There's an obvious property that UI developers expect to find on the controls they're using: Text. Win32 gave WM_GETTEXT and WM_SETTEXT messages for HWNDs, and most frameworks built on top of HWNDs exposed this functionality. Yet in Avalon, we intentionally left Text out of the Control API. This has raised enough questions to warrant an explanation into our motivations behind this design. Obviously, it goes much deeper than one property. In Avalon, we've used two principles to shape our control content model:

  1. The developer should experience a smooth progression when moving from simpler to richer content.
  2. Data is a first class citizen for control content.

In this article, we're going to dive into these two principles to give you a better understanding at how we arrived at this design.

Smooth Progression From Simple To Rich Control Content

Microsoft Windows developers are used to specifying text for the content of their control. For more advanced scenarios, Windows controls offered OwnerDraw as the only real way for showing something other than text. When it was time to render the control that was marked OwnerDraw, a WM_OWNERDRAW message was sent to the parent of the control, supplying the same info a control author would find in the WM_PAINT message were this the author's own control.

In the Windows 95 days, with the introduction of commctrl, Windows introduced new controls (like ListView and TreeView) that supported text and image content in their controls. These new controls supported OwnerDraw but also a more granular extensibility mechanism called CustomDraw. OwnerDraw was an all-or-nothing mechanism. If you want anything to show up in an OwnerDraw control, you had to draw it. CustomDraw allowed you to tweak aspects of the drawing (Foreground, Background, Font, and so on), but then still allow the control to do the rest of the rendering.

Certainly, there were extensibility mechanisms the Windows developer could use to get what they wanted, but the progression was not at all smooth. If you want a list that displays strings, then ListBox is fine. If you want a list that displays strings and images, then switch over to ListView. If you want to tweak the rendering properties, then use CustomDraw. And if you want a list that displays more than strings and images, or displays this content in a non-conventional way, dive into OwnerDraw. So, this progression involved switching types from ListBox to ListView, and then switching rendering from tweak to draw, with the final jump being a large one—you're given an empty rectangle and told to fill it up.

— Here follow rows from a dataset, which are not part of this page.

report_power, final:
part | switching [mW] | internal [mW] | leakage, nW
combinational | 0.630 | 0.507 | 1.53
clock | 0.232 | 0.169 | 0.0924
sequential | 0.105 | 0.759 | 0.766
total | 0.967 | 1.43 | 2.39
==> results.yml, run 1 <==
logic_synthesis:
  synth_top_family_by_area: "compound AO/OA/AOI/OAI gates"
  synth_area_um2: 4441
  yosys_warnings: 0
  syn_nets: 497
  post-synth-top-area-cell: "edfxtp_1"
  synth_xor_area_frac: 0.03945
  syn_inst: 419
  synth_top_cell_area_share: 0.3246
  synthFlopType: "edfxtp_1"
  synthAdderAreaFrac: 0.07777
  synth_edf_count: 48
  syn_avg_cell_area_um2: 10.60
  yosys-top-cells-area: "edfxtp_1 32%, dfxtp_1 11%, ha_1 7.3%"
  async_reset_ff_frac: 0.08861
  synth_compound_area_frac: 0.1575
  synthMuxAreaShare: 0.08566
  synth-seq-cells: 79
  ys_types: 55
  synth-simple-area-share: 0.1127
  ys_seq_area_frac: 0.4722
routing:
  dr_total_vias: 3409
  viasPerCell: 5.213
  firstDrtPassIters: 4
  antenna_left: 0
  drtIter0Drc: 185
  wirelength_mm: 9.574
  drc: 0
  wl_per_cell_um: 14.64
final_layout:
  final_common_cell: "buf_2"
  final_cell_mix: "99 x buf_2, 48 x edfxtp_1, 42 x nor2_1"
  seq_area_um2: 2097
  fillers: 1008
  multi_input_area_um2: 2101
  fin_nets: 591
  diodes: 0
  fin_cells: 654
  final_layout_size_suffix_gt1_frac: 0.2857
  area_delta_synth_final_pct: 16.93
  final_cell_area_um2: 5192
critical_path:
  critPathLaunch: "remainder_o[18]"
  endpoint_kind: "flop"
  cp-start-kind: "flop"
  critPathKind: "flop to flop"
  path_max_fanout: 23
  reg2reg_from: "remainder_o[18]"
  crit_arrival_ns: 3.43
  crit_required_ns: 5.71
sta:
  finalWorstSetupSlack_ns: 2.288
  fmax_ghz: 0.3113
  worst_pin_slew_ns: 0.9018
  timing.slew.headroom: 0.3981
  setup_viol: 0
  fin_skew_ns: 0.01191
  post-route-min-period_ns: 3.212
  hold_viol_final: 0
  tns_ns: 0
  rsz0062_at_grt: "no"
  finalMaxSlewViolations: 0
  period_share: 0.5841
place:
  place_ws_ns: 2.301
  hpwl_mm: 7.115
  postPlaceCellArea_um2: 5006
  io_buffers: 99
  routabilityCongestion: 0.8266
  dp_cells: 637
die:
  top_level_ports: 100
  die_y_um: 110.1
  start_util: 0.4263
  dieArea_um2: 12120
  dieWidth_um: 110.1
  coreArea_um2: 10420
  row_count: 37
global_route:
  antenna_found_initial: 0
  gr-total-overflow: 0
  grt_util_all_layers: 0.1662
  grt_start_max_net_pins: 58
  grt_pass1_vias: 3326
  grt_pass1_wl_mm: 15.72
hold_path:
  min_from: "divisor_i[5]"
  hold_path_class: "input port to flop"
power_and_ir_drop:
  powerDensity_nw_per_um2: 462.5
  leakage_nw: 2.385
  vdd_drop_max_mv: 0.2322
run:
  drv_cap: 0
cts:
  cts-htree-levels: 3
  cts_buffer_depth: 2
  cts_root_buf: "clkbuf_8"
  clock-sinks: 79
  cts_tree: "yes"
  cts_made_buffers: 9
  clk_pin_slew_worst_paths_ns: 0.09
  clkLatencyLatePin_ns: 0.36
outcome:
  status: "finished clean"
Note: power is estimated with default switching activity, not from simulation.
==> src/sv/steq_pkg.sv <==
`timescale 1ns / 1ps
// ----------------------------------------------------------------------------
// steq_pkg
// Types and codes shared by the sorted timed event queue modules.
// ----------------------------------------------------------------------------
package steq_pkg;

    localparam int FIELD_TIME_BITS = 32;
    localparam int FIELD_TAG_BITS  = 16;

    typedef enum logic [0:0] {
        FUNC_INSERT  = 1'b0,
        FUNC_ADVANCE = 1'b1
    } func_t;

    typedef enum logic [1:0] {
        KIND_INSERT  = 2'd0,
        KIND_RELEASE = 2'd1,
        KIND_NONE    = 2'd2
    } result_kind_t;

    typedef struct packed {
        logic [0:0]                 func;
        logic [FIELD_TAG_BITS-1:0]  event_tag;
        logic [FIELD_TIME_BITS-1:0] run_time;
        logic [FIELD_TIME_BITS-1:0] now_time;
    } in_item_t;

    typedef struct packed {
        logic [1:0]                 result_kind;
        logic [FIELD_TAG_BITS-1:0]  due_tag;
        logic                       dropped;
        logic                       last_of_run;
        logic                       next_valid;
        logic [FIELD_TIME_BITS-1:0] next_time;
    } out_item_t;

endpackage

==> src/sv/steq_front.sv <==
`timescale 1ns / 1ps
// ----------------------------------------------------------------------------
// steq_front
// Accepts input beats and holds them in a two-entry queue for the back end.
// ----------------------------------------------------------------------------
module steq_front (
    input  logic              aclk,
    input  logic              aresetn,
    input  logic              s_valid,
    output logic              s_ready,
    input  steq_pkg::in_item_t s_item,
    output logic              cmd_valid,
    input  logic              cmd_ready,
    output steq_pkg::in_item_t cmd_item
);
    import steq_pkg::*;

    in_item_t   fifo_reg [2];
    logic       wr_ptr_reg, wr_ptr_next;
    logic       rd_ptr_reg, rd_ptr_next;
    logic [1:0] count_reg, count_next;
    logic       push, pop;

    assign s_ready   = (count_reg != 2'd2);
    assign cmd_valid = (count_reg != 2'd0);
    assign cmd_item  = fifo_reg[rd_ptr_reg];
    assign push      = s_valid && s_ready;
    assign pop       = cmd_valid && cmd_ready;

    always_comb begin
        wr_ptr_next = push ? ~wr_ptr_reg : wr_ptr_reg;
        rd_ptr_next = pop ? ~rd_ptr_reg : rd_ptr_reg;
        count_next  = count_reg + {1'b0, push} - {1'b0, pop};
    end

    always_ff @(posedge aclk) begin
        if (!aresetn) begin
            wr_ptr_reg <= 1'b0;
            rd_ptr_reg <= 1'b0;
            count_reg  <= 2'd0;
        end else begin
            wr_ptr_reg <= wr_ptr_next;
            rd_ptr_reg <= rd_ptr_next;
            count_reg  <= count_next;
        end
    end

    always_ff @(posedge aclk) begin
        if (push) begin
            fifo_reg[wr_ptr_reg] <= s_item;
        end
    end

endmodule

In Avalon, element composition is the central extensibility mechanism, and can be leveraged by the developer who before had to resort to OwnerDraw or CustomDraw for custom rendering. Let's take a look at how element composition can be used in place of OwnerDraw to draw a button that contains a "live" analog clock with the string "Set Time" next to it.

XAML:

<Button>
    <FlowPanel>
        <myLibrary:AnalogClock />
        <Text>Set Time</Text>
    </FlowPanel>
</Button>

C#:

Button button = new Button();
FlowPanel flow = new FlowPanel();
AnalogClock clock = new AnalogClock();
flow.Children.Add(clock);

Text text = new Text();
text.TextContent = "Set Time";
flow.Children.Add(text);

button.Content = flow;

The XAML version glossed over an important detail that the C# version shows: Button.Content. So, what happened to Button.Text? It's Button.Content, the center of Avalon's control content model. But what's the type of content? The Content property is of type Object. This seems odd, given that what we're showing here is adding elements for the content. Well, it's odd if you only consider these rich scenarios. Element composition addresses the "rich" end of the content spectrum, but at the "simple" end of the content spectrum, element composition would be considered overkill. So, for the simple scenario, you want to be able to set the Content to something simpler, like a String:

XAML:

<Button>Hello</Button>

C#:

Button button = new Button();
button.Content = "Hello";

There's Button.Content again, but this time it's being set to a String. So, in the absence of union types, our only way for Content to support both String and UIElements is to make it be of type Object. And while this may look like a big sacrifice to make (in terms of discoverability) for a property that wants only these two disparate types, there's far more justification for making Content of type Object. Read on ...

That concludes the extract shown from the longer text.